═════ Source information ═════

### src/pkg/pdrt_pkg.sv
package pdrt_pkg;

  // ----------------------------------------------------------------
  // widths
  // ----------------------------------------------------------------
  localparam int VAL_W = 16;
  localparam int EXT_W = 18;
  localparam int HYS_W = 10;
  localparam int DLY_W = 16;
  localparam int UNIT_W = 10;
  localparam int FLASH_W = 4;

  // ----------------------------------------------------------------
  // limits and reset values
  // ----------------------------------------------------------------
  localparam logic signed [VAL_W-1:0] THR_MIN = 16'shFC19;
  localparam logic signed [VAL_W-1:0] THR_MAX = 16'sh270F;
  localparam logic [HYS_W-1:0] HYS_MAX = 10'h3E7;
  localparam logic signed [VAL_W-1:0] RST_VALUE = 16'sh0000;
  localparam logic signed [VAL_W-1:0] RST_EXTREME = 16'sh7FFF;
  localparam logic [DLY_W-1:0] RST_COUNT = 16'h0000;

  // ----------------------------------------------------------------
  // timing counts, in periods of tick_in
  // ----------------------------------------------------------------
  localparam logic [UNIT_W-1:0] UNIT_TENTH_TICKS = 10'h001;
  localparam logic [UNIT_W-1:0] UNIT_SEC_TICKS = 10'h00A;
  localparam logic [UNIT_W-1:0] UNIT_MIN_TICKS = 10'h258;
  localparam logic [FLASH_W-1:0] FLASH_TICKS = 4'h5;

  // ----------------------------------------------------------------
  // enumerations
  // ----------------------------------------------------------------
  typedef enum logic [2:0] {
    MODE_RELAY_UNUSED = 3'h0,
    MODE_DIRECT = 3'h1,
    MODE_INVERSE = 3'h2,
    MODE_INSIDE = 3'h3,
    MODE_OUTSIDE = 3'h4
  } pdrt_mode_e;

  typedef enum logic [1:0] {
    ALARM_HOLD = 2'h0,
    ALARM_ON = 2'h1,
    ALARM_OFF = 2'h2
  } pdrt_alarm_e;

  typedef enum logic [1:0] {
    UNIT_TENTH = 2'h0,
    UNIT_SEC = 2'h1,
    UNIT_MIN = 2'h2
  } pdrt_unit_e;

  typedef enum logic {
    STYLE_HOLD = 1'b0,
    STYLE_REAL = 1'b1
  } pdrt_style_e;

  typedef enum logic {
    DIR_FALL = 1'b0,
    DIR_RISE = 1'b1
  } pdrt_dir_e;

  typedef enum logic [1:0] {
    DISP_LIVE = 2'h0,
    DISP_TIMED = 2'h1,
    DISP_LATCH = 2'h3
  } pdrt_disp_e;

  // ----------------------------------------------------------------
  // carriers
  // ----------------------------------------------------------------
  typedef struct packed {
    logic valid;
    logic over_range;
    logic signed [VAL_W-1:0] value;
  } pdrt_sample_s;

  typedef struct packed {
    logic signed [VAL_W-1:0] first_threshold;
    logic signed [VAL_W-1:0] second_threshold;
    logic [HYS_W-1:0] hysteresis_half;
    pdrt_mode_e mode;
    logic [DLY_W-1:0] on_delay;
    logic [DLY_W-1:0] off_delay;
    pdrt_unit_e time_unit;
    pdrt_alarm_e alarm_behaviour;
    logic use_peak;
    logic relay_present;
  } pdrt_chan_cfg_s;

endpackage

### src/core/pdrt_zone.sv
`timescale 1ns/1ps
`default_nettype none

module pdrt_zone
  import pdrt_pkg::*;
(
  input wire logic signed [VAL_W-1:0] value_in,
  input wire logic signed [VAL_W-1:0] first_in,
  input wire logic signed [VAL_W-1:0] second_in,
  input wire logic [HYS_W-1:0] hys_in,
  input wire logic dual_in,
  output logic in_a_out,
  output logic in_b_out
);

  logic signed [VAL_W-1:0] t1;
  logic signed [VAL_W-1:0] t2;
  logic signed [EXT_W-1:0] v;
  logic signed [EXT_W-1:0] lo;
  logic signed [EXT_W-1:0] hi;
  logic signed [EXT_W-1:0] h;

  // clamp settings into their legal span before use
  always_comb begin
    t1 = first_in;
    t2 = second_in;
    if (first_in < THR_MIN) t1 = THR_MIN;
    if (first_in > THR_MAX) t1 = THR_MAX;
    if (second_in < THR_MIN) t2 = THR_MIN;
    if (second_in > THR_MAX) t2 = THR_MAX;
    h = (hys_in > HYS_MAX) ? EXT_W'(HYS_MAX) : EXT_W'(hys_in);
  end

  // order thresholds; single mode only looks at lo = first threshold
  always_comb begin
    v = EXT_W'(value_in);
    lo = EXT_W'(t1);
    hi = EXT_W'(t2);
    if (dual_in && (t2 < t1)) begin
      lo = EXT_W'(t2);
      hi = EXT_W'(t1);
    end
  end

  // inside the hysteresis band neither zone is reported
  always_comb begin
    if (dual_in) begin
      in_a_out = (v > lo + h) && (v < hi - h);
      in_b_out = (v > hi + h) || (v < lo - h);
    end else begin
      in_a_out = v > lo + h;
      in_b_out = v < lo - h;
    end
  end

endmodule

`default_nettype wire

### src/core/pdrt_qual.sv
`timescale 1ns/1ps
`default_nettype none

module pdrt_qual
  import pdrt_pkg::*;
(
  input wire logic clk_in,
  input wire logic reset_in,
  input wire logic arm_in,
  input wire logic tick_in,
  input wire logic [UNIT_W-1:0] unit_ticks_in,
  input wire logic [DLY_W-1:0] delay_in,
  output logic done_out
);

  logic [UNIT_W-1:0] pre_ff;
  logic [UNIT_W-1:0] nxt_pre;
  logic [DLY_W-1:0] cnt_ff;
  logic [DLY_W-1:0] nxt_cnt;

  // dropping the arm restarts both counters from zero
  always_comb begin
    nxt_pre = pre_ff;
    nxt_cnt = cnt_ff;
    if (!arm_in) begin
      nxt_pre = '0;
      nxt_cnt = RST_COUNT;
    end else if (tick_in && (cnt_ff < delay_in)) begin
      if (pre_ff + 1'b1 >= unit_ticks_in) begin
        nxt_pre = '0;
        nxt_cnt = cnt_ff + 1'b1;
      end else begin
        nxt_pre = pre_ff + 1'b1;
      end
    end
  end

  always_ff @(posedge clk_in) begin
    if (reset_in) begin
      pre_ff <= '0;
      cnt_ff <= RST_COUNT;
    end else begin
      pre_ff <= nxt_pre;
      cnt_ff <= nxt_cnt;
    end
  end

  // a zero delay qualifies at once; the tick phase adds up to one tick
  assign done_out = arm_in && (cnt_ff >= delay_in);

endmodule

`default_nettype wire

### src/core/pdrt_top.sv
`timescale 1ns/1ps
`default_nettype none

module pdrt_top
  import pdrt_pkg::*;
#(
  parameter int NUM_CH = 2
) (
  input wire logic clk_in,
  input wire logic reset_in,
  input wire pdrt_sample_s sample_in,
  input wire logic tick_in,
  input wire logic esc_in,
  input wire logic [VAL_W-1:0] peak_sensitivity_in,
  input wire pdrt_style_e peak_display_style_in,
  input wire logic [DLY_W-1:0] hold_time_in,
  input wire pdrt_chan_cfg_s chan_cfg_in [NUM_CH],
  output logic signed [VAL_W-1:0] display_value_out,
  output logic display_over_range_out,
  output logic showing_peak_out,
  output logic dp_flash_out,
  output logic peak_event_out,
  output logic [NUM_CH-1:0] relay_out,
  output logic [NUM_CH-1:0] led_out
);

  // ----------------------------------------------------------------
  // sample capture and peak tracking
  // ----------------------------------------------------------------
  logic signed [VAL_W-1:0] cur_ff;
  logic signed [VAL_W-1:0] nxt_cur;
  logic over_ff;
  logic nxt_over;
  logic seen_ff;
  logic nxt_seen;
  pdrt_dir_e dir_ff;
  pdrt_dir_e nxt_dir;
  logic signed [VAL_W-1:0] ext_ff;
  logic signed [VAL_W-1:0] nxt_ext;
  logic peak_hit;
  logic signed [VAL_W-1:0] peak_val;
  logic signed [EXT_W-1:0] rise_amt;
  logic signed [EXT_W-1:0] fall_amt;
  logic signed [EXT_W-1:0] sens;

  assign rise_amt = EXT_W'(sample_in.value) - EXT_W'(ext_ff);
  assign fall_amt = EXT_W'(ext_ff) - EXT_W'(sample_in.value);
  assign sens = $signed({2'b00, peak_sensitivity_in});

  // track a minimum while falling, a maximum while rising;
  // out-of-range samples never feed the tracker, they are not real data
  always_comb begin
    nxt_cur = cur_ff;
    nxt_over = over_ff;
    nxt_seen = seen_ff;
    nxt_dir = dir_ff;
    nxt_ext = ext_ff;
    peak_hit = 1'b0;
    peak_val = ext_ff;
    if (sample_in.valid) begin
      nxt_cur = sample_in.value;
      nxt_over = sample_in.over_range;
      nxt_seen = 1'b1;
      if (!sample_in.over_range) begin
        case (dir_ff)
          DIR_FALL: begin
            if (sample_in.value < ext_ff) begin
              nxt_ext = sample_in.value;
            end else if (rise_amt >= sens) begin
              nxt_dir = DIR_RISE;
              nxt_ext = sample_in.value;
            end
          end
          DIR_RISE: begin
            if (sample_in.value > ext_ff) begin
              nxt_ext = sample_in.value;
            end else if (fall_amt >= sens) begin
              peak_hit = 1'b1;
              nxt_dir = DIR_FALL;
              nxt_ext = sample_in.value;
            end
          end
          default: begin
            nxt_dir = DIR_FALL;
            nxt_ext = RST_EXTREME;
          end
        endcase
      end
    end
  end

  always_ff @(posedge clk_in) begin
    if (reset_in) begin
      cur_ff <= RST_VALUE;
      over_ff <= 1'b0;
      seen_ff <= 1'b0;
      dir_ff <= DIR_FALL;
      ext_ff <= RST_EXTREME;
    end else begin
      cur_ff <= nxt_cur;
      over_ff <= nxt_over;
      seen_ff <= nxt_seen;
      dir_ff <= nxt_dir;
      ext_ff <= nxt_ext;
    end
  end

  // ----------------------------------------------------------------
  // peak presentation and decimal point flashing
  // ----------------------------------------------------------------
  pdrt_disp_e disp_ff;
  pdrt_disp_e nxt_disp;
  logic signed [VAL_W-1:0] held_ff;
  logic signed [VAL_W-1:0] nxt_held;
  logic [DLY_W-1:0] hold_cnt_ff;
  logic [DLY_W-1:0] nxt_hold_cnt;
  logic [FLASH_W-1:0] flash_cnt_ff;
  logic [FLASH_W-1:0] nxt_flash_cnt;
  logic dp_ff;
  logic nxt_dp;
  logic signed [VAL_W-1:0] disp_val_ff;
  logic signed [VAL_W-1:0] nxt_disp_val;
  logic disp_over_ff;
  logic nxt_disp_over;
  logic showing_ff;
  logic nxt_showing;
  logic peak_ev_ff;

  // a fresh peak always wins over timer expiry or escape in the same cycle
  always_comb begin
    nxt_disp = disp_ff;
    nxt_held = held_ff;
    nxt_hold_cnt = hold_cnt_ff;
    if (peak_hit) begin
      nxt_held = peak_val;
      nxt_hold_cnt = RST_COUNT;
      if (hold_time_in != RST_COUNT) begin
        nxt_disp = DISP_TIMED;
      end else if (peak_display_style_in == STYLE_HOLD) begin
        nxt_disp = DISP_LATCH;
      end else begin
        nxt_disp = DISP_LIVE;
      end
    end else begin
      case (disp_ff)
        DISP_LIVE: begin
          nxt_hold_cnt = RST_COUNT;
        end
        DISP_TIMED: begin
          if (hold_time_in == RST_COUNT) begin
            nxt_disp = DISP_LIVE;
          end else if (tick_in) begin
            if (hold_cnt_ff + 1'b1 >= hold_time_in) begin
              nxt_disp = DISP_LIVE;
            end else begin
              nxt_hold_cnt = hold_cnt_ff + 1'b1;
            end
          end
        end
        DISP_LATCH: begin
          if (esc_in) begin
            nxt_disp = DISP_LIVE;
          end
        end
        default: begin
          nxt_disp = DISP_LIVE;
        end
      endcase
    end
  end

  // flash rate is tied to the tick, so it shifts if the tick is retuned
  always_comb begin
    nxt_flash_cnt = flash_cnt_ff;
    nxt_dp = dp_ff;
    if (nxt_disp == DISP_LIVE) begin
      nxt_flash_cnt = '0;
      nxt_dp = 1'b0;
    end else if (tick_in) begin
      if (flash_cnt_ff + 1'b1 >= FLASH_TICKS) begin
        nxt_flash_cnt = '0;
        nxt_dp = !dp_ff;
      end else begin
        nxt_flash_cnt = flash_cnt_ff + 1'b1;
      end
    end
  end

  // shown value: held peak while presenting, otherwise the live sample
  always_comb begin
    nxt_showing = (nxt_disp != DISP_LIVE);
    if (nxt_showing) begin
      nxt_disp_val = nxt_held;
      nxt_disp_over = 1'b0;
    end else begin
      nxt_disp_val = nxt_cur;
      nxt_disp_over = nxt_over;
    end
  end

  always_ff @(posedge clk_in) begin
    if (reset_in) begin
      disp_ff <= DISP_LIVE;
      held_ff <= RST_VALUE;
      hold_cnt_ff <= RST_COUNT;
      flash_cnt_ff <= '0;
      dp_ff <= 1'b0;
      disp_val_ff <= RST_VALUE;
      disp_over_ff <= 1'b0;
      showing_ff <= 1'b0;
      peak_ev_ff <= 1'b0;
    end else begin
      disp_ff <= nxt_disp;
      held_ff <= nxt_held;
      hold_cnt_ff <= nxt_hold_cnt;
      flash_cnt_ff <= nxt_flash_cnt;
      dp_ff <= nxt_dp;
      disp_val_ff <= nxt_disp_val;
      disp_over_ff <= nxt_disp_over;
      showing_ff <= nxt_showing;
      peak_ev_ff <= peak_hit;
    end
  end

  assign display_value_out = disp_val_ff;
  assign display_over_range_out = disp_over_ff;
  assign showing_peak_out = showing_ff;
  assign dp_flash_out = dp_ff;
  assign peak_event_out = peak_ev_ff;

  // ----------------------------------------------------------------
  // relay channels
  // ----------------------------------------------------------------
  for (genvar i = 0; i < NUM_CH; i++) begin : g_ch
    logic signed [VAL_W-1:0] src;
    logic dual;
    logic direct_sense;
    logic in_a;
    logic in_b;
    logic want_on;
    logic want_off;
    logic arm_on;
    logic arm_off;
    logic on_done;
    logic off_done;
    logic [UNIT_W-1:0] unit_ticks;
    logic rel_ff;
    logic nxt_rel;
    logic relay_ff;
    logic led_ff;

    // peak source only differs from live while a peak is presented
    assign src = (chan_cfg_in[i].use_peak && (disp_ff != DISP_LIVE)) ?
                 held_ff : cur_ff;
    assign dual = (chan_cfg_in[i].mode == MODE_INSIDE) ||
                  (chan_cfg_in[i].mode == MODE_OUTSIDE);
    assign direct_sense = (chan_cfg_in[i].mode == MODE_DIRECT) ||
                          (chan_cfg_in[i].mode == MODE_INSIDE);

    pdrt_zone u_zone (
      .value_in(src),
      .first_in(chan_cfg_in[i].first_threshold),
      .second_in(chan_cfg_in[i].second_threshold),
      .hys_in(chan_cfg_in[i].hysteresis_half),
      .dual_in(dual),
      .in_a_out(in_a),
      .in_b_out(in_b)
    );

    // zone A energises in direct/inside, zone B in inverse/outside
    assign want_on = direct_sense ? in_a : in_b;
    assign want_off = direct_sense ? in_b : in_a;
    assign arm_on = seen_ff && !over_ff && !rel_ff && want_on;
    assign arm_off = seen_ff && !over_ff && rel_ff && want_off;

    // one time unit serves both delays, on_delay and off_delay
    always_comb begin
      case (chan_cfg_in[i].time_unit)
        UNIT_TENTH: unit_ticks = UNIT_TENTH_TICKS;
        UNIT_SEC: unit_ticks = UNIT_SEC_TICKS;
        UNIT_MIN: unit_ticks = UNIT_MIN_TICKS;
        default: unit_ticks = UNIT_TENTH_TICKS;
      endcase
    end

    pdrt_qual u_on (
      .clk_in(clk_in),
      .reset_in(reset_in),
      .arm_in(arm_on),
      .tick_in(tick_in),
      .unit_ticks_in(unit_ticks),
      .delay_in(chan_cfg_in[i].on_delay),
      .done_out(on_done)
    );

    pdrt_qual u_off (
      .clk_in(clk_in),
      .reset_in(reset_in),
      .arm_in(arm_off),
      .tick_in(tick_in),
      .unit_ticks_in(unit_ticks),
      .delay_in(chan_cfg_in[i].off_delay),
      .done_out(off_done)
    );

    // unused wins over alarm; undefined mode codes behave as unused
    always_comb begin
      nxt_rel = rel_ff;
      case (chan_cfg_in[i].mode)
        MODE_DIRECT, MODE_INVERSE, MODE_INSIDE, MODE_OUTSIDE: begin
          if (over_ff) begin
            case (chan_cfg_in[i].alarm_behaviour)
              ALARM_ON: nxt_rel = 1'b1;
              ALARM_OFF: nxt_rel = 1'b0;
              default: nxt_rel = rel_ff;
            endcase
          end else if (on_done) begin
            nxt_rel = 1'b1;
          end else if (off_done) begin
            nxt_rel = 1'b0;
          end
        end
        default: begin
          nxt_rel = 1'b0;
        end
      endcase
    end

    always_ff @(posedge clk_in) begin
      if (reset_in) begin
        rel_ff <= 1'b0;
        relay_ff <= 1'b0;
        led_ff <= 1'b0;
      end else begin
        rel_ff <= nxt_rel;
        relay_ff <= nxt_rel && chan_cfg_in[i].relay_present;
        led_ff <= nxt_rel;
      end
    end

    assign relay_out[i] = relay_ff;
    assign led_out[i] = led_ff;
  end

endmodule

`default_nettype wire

═════

Everything from the line holding "rel_ff <= 1'b0;" through the last line of the entries should be retyped exactly, with no other lines.

Task response
        rel_ff <= 1'b0;
        relay_ff <= 1'b0;
        led_ff <= 1'b0;
      end else begin
        rel_ff <= nxt_rel;
        relay_ff <= nxt_rel && chan_cfg_in[i].relay_present;
        led_ff <= nxt_rel;
      end
    end

    assign relay_out[i] = relay_ff;
    assign led_out[i] = led_ff;
  end

endmodule

`default_nettype wire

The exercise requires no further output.